表11‒83 イベント定義の各カラム カラム番号
設定値
必須/任意
値の範囲
1
JP1イベントとして登録したいアラームのアラーム名を指定します。
該当のアラームを対象としたい場合に指定します。
必須※1
AWSのアラーム名がサポートする範囲
2
JP1イベントとして登録したいアラームのメトリクスの名前空間を指定します。
該当のメトリクスの名前空間のアラームを対象としたい場合に指定します。
メトリクス名(カラム番号:3)を指定する場合は指定必須です。
アラーム名(カラム番号:1)を指定した場合は無視されます。
必須※1
AWSのメトリクスの名前空間がサポートする範囲
3
JP1イベントとして登録したいアラームのメトリクス名を指定します。
該当のメトリクスのアラームを対象としたい場合に指定します。
アラーム名(カラム番号:1)を指定した場合は無視されます。
必須※1
AWSのメトリクス名がサポートする範囲
4
登録するJP1イベントのイベントIDを指定します。
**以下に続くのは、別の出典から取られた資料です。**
--- config.mk ---
export PLATFORM = sky130hd
export DESIGN_NAME = ddmtd_phase_tagger
export DESIGN_NICKNAME = d
export VERILOG_FILES = /design/src/rtl/ddmtd_pkg.sv /design/src/rtl/ddmtd_sampler.sv /design/src/rtl/ddmtd_tag_counter.sv /design/src/rtl/ddmtd_deglitch.sv /design/src/rtl/ddmtd_phase_tagger.sv
export SDC_FILE = /design/constraint.sdc
export NUM_CORES = 1
export LEC_CHECK = 0
export BUFFER_PORTS_ARGS = -buffer_cell sky130_fd_sc_hd__buf_2
export CAP_MARGIN = 10
export CORE_ASPECT_RATIO = 1.25
export CORE_MARGIN = 8
export CORE_UTILIZATION = 53
export DETAILED_ROUTE_END_ITERATION = 16
export PLACE_DENSITY = 0.76
export SYNTH_ARGS = -nofsm -noshare
export SYNTH_HDL_FRONTEND = slang
export SYNTH_HIERARCHICAL = 1
export SYNTH_SLANG_ARGS = --single-unit
--- constraint.sdc ---
create_clock -name clk_ofs -period 2.65 [get_ports clk_ofs]
set_input_delay 0.53 -clock clk_ofs [delete_from_list [all_inputs] [get_ports clk_ofs]]
set_output_delay 0.53 -clock clk_ofs [all_outputs]
set_load 0.05 [all_outputs]
--- src/rtl/ddmtd_pkg.sv ---
`timescale 1ps/1ps
package ddmtd_pkg;

  // Deglitcher state: waiting for a low run (disarmed) or a high run (armed)
  typedef enum logic {
    DG_WAIT_LOW  = 1'b0,
    DG_WAIT_HIGH = 1'b1
  } dg_state_e;

  localparam int unsigned DEF_TAG_W       = 14;
  localparam int unsigned DEF_LEN_W       = 4;
  localparam int unsigned DEF_SYNC_STAGES = 2;

endpackage

--- src/rtl/ddmtd_sampler.sv ---
`timescale 1ps/1ps
module ddmtd_sampler #(
  parameter int unsigned STAGES = 2
) (
  input  logic clk,
  input  logic rst,
  input  logic raw,
  output logic smp,
  output logic smp_vld
);

  logic [STAGES-1:0] cap_q;
  logic [STAGES-1:0] vld_q;

  // First stage is the mixing flop; the rest settle metastability
  always_ff @(posedge clk) begin
    if (rst) begin
      cap_q <= '0;
      vld_q <= '0;
    end else begin
      cap_q <= {cap_q[STAGES-2:0], raw};
      vld_q <= {vld_q[STAGES-2:0], 1'b1};
    end
  end

  assign smp     = cap_q[STAGES-1];
  assign smp_vld = vld_q[STAGES-1];

  AST_SMP_DELAYED: assert property (@(posedge clk) disable iff (rst)
    smp_vld |-> (smp == $past(raw, STAGES))) else $error("sampler delay");

endmodule

--- src/rtl/ddmtd_tag_counter.sv ---
`timescale 1ps/1ps
module ddmtd_tag_counter #(
  parameter int unsigned TAG_W = 14
) (
  input  logic             clk,
  input  logic             rst,
  output logic [TAG_W-1:0] cnt
);

  always_ff @(posedge clk) begin
    if (rst) cnt <= '0;
    else     cnt <= cnt + 1'b1;
  end

  AST_CNT_STEP: assert property (@(posedge clk) disable iff (rst)
    !$past(rst) |-> (cnt == $past(cnt) + 1'b1)) else $error("counter step");

endmodule

--- src/rtl/ddmtd_deglitch.sv ---
`timescale 1ps/1ps
module ddmtd_deglitch
  import ddmtd_pkg::*;
#(
  parameter int unsigned LEN_W       = 4,
  parameter int unsigned TAG_W       = 14,
  parameter int unsigned SYNC_STAGES = 2
) (
  input  logic             clk,
  input  logic             rst,
  input  logic             smp,
  input  logic             smp_vld,
  input  logic [LEN_W-1:0] len,
  input  logic             en,
  input  logic [TAG_W-1:0] cnt,
  output logic             tag_vld,
  output logic [TAG_W-1:0] tag
);

  // Counter runs SYNC_STAGES edges ahead of the sample in use; one more
  // is absorbed because the run's first sample is len-1 samples back.
  localparam logic [TAG_W-1:0] LAT_ADJ = TAG_W'(SYNC_STAGES - 1);

  dg_state_e        state_q;
  logic [LEN_W-1:0] run_q;
  logic [LEN_W-1:0] n_eff;
  logic             match;
  logic             run_done;

  always_comb begin
    n_eff    = (len == '0) ? LEN_W'(1) : len;
    match    = smp_vld && (smp == (state_q == DG_WAIT_HIGH));
    run_done = ({1'b0, run_q} + 1'b1) == {1'b0, n_eff};
  end

  always_ff @(posedge clk) begin
    if (rst) begin
      state_q <= DG_WAIT_LOW;
      run_q   <= '0;
      tag_vld <= 1'b0;
      tag     <= '0;
    end else begin
      tag_vld <= 1'b0;
      if (smp_vld) begin
        if (!match) begin
          run_q <= '0;
        end else if (!run_done) begin
          run_q <= run_q + 1'b1;
        end else begin
          run_q <= '0;
          if (state_q == DG_WAIT_HIGH) begin
            state_q <= DG_WAIT_LOW;
            tag_vld <= en;
            tag     <= cnt - TAG_W'(n_eff) - LAT_ADJ;
          end else begin
            state_q <= DG_WAIT_HIGH;
          end
        end
      end
    end
  end

  AST_PULSE_SINGLE: assert property (@(posedge clk) disable iff (rst)
    tag_vld |=> !tag_vld) else $error("pulse wider than one cycle");
  AST_EDGE_FROM_HIGH: assert property (@(posedge clk) disable iff (rst)
    tag_vld |-> ($past(smp) && $past(smp_vld))) else $error("tag without high sample");
  AST_DISARM_AFTER_TAG: assert property (@(posedge clk) disable iff (rst)
    tag_vld |-> (state_q == DG_WAIT_LOW)) else $error("still armed after tag");
  AST_MASKED_WHEN_OFF: assert property (@(posedge clk) disable iff (rst)
    tag_vld |-> $past(en)) else $error("tag while disabled");
  AST_RUN_BELOW_LEN: assert property (@(posedge clk) disable iff (rst)
    run_q < n_eff) else $error("run counter overflow");

endmodule

--- src/rtl/ddmtd_phase_tagger.sv ---
`timescale 1ps/1ps
module ddmtd_phase_tagger #(
  parameter int unsigned NCH         = 2,
  parameter int unsigned TAG_W       = ddmtd_pkg::DEF_TAG_W,
  parameter int unsigned LEN_W       = ddmtd_pkg::DEF_LEN_W,
  parameter int unsigned SYNC_STAGES = ddmtd_pkg::DEF_SYNC_STAGES
) (
  input  logic                 clk_ofs,
  input  logic                 rst,
  input  logic [NCH-1:0]       clk_in,
  input  logic [LEN_W-1:0]     glitch_len,
  input  logic [NCH-1:0]       chan_en,
  output logic [NCH-1:0]       tag_valid,
  output logic [NCH*TAG_W-1:0] tag_value
);

  logic [TAG_W-1:0] stamp;

  ddmtd_tag_counter #(.TAG_W(TAG_W)) u_cnt (
    .clk (clk_ofs),
    .rst (rst),
    .cnt (stamp)
  );

  for (genvar c = 0; c < NCH; c++) begin : g_chan
    logic smp;
    logic smp_vld;

    ddmtd_sampler #(.STAGES(SYNC_STAGES)) u_smp (
      .clk     (clk_ofs),
      .rst     (rst),
      .raw     (clk_in[c]),
      .smp     (smp),
      .smp_vld (smp_vld)
    );

    ddmtd_deglitch #(
      .LEN_W       (LEN_W),
      .TAG_W       (TAG_W),
      .SYNC_STAGES (SYNC_STAGES)
    ) u_dg (
      .clk     (clk_ofs),
      .rst     (rst),
      .smp     (smp),
      .smp_vld (smp_vld),
      .len     (glitch_len),
      .en      (chan_en[c]),
      .cnt     (stamp),
      .tag_vld (tag_valid[c]),
      .tag     (tag_value[c*TAG_W +: TAG_W])
    );
  end

endmodule

-- After elaboration in Yosys (flattened, before gate mapping)
Cells that the tools add are included.
- equality and inequality tests: 4
- reductions and logical operators: 9
- muxes and demuxes: 9
- bitwise gates (word level): 8
- add/sub/neg operators: 7
- operators with widths (operator ; number):
    2-to-1 mux 4 bit ; 5
    adder 14 x 1 -> 14 bit (second input constant) ; 1
    subtractor 14 x 1 -> 14 bit (second input constant) ; 1
    subtractor 14 x 4 -> 14 bit ; 1
    adder 4 x 1 -> 5 bit (second input constant) ; 2
    == test 5 x 4 -> 1 bit ; 2
    OR reduction 5 bit ; 2
    adder 4 x 1 -> 4 bit (second input constant) ; 2
    NOT 1 bit ; 8
    AND reduction 4 bit ; 2
    AND reduction 3 bit ; 2
    zero test 4 bit ; 1
    2-to-1 mux 1 bit ; 4
    == test 1 bit ; 2
    logical AND 1 bit ; 2
- word-level logic and storage cells: 52
- output and inout bits: 30
- input port bits: 10
- flip-flop bits (word level): 62

-- Depth between registers and ports, before layout
- word-level depth: 5
- gate-level depth with buffers: 9
- mapped depth without buffers: 9

-- By module
The synthesis kept the hierarchy.
- modules (own cells, without submodules) (module ; cells each ; instances ; area each (um2) ; sequential area each (um2)):
    ddmtd_deglitch at g_chan[1].u_dg ; 148 ; 1 ; 1325.0 ; 400.4
    ddmtd_deglitch at g_chan[0].u_dg ; 147 ; 1 ; 1242.4 ; 400.4
    ddmtd_tag_counter ; 65 ; 1 ; 590.6 ; 280.3
    ddmtd_sampler ; 8 ; 2 ; 102.6 ; 80.1

-- Worst setup path after synthesis
No wires, ideal clock.
- kind: in2reg
- from: input port glitch_len[3]
- to: register g_chan[0].u_dg.tag[10]
- library setup time: 0.071 ns
- stages on the path: 9
- arrival time: 2.469 ns
- slack: 0.110 ns
- path through: nor3_1 -> nor2_1 -> ha_1 -> fa_1 -> a21o_1 -> a2111oi_0 -> xor2_1 -> nand3_1 -> a21oi_1
- word-level cells in the longest chain between the ends: 4
- elaborated cells on any way between the ends: 6
- those cells by class: add/sub: 2; eq/ne: 1; mux: 1; reduce/logical: 2
- ends and longest elaborated chain (element ; line ; source):
    start, declared ; ddmtd_phase_tagger.sv:11 ; input logic [LEN_W-1:0] glitch_len,
    zero test 4 bit ; ddmtd_deglitch.sv:31 ; n_eff = (len == '0) ? LEN_W'(1) : len;
    2-to-1 mux 4 bit * ; ddmtd_deglitch.sv:31 ;
    subtractor 14 x 4 -> 14 bit / == test 5 x 4 -> 1 bit (equally long branches) ; ddmtd_deglitch.sv:54, ddmtd_deglitch.sv:33 ;
    subtractor 14 x 1 -> 14 bit / AND reduction 4 bit (equally long branches) ; - ;
    end signal, assigned ; ddmtd_deglitch.sv:54 ; tag <= cnt - TAG_W'(n_eff) - LAT_ADJ;
    end, declared ; ddmtd_deglitch.sv:17 ; output logic [TAG_W-1:0] tag
Every way passes the cells marked *; elsewhere a longest branch is shown, timed or not.
A chain may end at the register's enable or synchronous reset.

-- Final worst setup path
- from: input port glitch_len[3]
- to: register g_chan[1].u_dg.tag[6]
- word-level cells in the longest chain between the ends: 4
- elaborated cells on any way between the ends: 6
- those cells by class: add/sub: 2; eq/ne: 1; mux: 1; reduce/logical: 2
- ends and longest elaborated chain (element ; line):
    zero test 4 bit ; ddmtd_deglitch.sv:31
    2-to-1 mux 4 bit * ; ddmtd_deglitch.sv:31
    subtractor 14 x 4 -> 14 bit / == test 5 x 4 -> 1 bit (equally long branches) ; ddmtd_deglitch.sv:54, ddmtd_deglitch.sv:33
    subtractor 14 x 1 -> 14 bit / AND reduction 4 bit (equally long branches) ; -
    end signal, assigned ; ddmtd_deglitch.sv:54
    end, declared ; ddmtd_deglitch.sv:17
Marks and branches as above.

==> flow_summary.yaml <==
status:
  status: "complete, no violations"
global_routing:
  first_global_vias: 3012
  antenna_found_initial: 0
  grt_util_all_layers_pct: 19.5
  gr-total-overflow: 0
  grt_max_degree: 40
  grt_pass1_wl_mm: 14.4
yosys:
  synth_top_family_by_area: "simple AND/OR/NAND/NOR gates"
  synthFlopType: "dfxtp_1"
  syn_area_um2: 3360
  synthSimpleGateAreaFrac_pct: 22.5
  yosysMostFrequentCell: "dfxtp_1"
  ys_seq_area_share_pct: 36.9
  synth_fp_nets: 399
  synth.area.top_cells: "dfxtp_1 37%, xnor2_1 5.7%, a21oi_1 5.4%"
  ys_seq_elements: 62
  synthAdderAreaFrac_pct: 5.28
  avgSynthCellArea_um2: 8.94
  synth-xor-area-share_pct: 8.85
  synthCells: 376
  synth_edf_count: 0
  synth_top_cell_by_area: "dfxtp_1"
  yosys.area.top_type_share_pct: 36.9
  yosysWarnings: 6
  synthTopCellsByCount: "62 x dfxtp_1, 36 x a21oi_1, 22 x xnor2_1"
  ys_async_sr_fraction_pct: 0
  synthMuxAreaShare_pct: 0.670
  synth_cell_types: 59
  synth_compound_area_share_pct: 22.4
power_and_ir_drop:
  p_int_mw: 1.58
  p_sw_share_pct: 25.7
  p_clk_share_pct: 42.9
  p_leak_nw: 1.59
  peakVddDrop_uv: 285
  p_comb_share_pct: 11.7
  pwr-share-seq_pct: 45.5
  total_power_mw: 2.13
  powerDensity_nw_per_um2: 528
  p_sw_uw: 547
setup_path:
  startpoint_type: "input port"
  worstSetupEndpointType: "flop"
  worstReg2RegEnd: "g_chan[1].u_dg/tag[3]"
  arrival_ns: 2.69
  crit_fanout: 4
  worstSetupPathType: "in -> reg"
  required_ns: 2.92
  r2r_slack_ns: 0.36
  worst-r2r-cell-count: 6
  r2r-start: "g_chan[1].u_dg/run_q[0]"
timing:
  fin_tns_setup_ns: 0
  rsz0062_at_grt: "no"
  finalHoldViolCount: 0
  finalSetupViolations: 0
  worstMarginPinSlew_ns: 0.640
  fin_ws_ns: 0.231
  fmax_ghz: 0.413
  max_slew_margin_pct: 57.3
  fin_worst_skew_ns: 0.0109
  min_period_ns: 2.42
  final_max_slew_viol_count: 0
  fin_crit_sh_pct: 91.3
clock_tree:
  cts_root_buf: "clkbuf_8"
  clockBufferDepth: 2
  insertion_delay_ns: 0.35
  cts_tree: "built"
  cts_sinks: 62
  cts-buffers-inserted: 9
  cts.clk_slew.worst_paths_ns: 0.07
  htree_levels: 3
  post_cts_buffers: 0
placement:
  port_buffers: 39
  dpl.cell_count: 511
  placed_area_um2: 3820
  place.gp.congestion: 0.827
  dp_slack_ns: -0.174
  place_hpwl_mm: 6.03
final_layout:
  layout-drive-gt1-share_pct: 23.5
  syn_to_final_growth_pct: 20.1
  antennaDiodeCount: 0
  stdcell_count: 527
  nets: 460
  fin_area_um2: 4040
worst_hold_path:
  hold_start: "clk_in[1]"
  whs_endpoint: "g_chan[1].u_smp/cap_q[0]"
  hold_depth: 2
  hold_class: "in -> reg"
route:
  wl_mm: 8.61
  wl_per_cell_um: 16.3
  via_count: 3211
  drt_iter0_markers: 297
  via_per_inst: 6.09
  drc: 0
  antenna_left: 0
  first_pass_iters: 5
floorplanning:
  fp-row-count: 32
  initial_core_util_pct: 54.5
  die_w_um: 87.3
  core_area_um2: 6170
  dieArea_um2: 9170
  io_pins: 40
  die_y_um: 105
flow_run:
  cap_violations: 0
==> cell families (layout without fill, tap and decap cells) <==
| family | Yosys count | in the layout |
|---|---|---|
| muxes | 2 | 2 |
| and+or+nand+nor | 125 | 125 |
| buffers and inverters | 28 | 94 |
| adders and majority gates | 13 | 13 |
| DFF | 62 | 62 |
| xor gates and xnor gates | 34 | 34 |
| AOI/OAI and AO/OA | 112 | 112 |
==> worst max path at each step <==
stage | start | endpoint | depth (start not counted)
floorplan | glitch_len[3] | g_chan[0].u_dg/tag[10] | 9
global placement | glitch_len[3] | g_chan[0].u_dg/tag[10] | 10
detailed placement | glitch_len[3] | g_chan[0].u_dg/tag[10] | 10
CTS | glitch_len[3] | g_chan[0].u_dg/tag[10] | 10
global route | glitch_len[3] | g_chan[0].u_dg/tag[12] | 11
finish | glitch_len[3] | g_chan[1].u_dg/tag[6] | 10
==> routing by layer <==
metal / vias to the layer above / routed length [um] / GRT usage (%)
li1: 1537 / - / -
met1: 1533 / 3630 / 23.2
met2: 129 / 4280 / 32.0
met3: 12 / 522 / 5.33
met4: 0 / 167 / 7.89
met5: - / 0 / 0
==> worst max-delay path: stages <==
cell and delay [ns]:
buf_2 0.13, nor2_1 0.22, a21oi_1 0.12, ha_1 0.22, fa_1 0.38, a21o_1 0.20, a2111oi_0 0.42, buf_4 0.18
xnor2_1 0.06, a211oi_1 0.22
==> cell type report <==
cell class,instances,area (um2)
fillers,532,2130
clock inverters,6,86.3
clock buffers,10,128
well taps,85,106
inverters,11,41.3
repair buffers,67,418
flip-flops and latches,62,1240
multi-input cells,286,2020
==> layout by cell type, fill, tap and decap left out, drive strengths merged, types with 4 or more instances in the layout <==
cell	synthesis	routed
o21ai	12	12
nand4	5	5
nor3b	5	5
ha	11	11
a31oi	12	12
or3	8	8
nor3	5	5
a21oi	36	36
xor2	12	12
nand2b	10	10
nor4	5	5
clkbuf	11	10
buf	6	67
nand3	21	21
nor2b	9	9
nand2	18	18
inv	11	11
a311oi	5	5
a21o	4	4
nor2	14	14
dfxtp	62	62
or4	8	8
xnor2	22	22
a211oi	16	16
o31ai	8	8
==> through the flow <==
stage	util (%)	hold WS, ns
2_1_floorplan	-	0.414
3_3_place_gp	61.9	0.422
3_5_place_dp	61.9	0.424
4_1_cts	65.4	0.379
5_1_grt	65.5	0.394
6_report	65.5	0.387
==> flip-flops by register name, summed over array words and instances, names as in the netlist <==
signal	cells
g_chan.u_dg/tag	28
g_chan.u_smp/vld_q	4
g_chan.u_dg/run_q	8
g_chan.u_smp/cap_q	4
g_chan.u_dg/state_q	2
u_cnt/cnt	14
g_chan.u_dg/tag_vld	2
==> power groups by stage <==
stage	logic (mW)	clock network, mW	registers (mW)
CTS	0.245	0.934	0.968
global route	0.276	0.977	0.971
global placement	0.237	0	0.988
floorplan	0.162	0	0.981
detailed placement	0.242	0	0.989
finish	0.249	0.914	0.969
==> timing repair <==
item / 4_1_cts / 5_1_grt
gates resized for setup: 0 / 2
setup endpoints to repair: 0 / 1
hold buffers: 0 / 0
(Power assumes the default switching activity.)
※2
任意
jevsendコマンドの引数-iがサポートする範囲
5
登録するJP1イベントのメッセージテキストを指定します。
省略した場合は,アラームのstateReasonの値を使用します。※4
任意
jevsendコマンドの引数-mがサポートする範囲
6
登録するJP1イベントの送信先イベントサーバー名を指定します。※2
任意
jevsendコマンドの引数-dがサポートする範囲
7
登録するJP1イベントの送信元イベントサーバー名を指定します。※2
任意
jevsendコマンドの引数-sがサポートする範囲
8以降
登録するJP1イベントの拡張属性を指定します。※2※3
拡張属性を複数指定する場合は,カラム番号:7以降で指定します。
任意
jevsendコマンドの引数-eがサポートする範囲。
なお,拡張属性値にスペースが含まれる場合でも「"」の指定は不要です。(「"」も拡張属性値と認識されます)
- 注※1
-
JP1イベント登録条件(カラム番号:1〜3)は,次のどれかのパターンで指定する必要があります。
・アラーム名(カラム番号:1)
・メトリクスの名前空間(カラム番号:2)
・メトリクスの名前空間(カラム番号:2)とメトリクス名(カラム番号:3)
- 注※2
-
省略時は,対応するjevsendコマンドのオプションの省略時の動作となります。
- 注※3
-
指定された拡張属性以外にAWS CloudWatch連携ツールが追加する拡張属性があります。追加する拡張属性を次に示します。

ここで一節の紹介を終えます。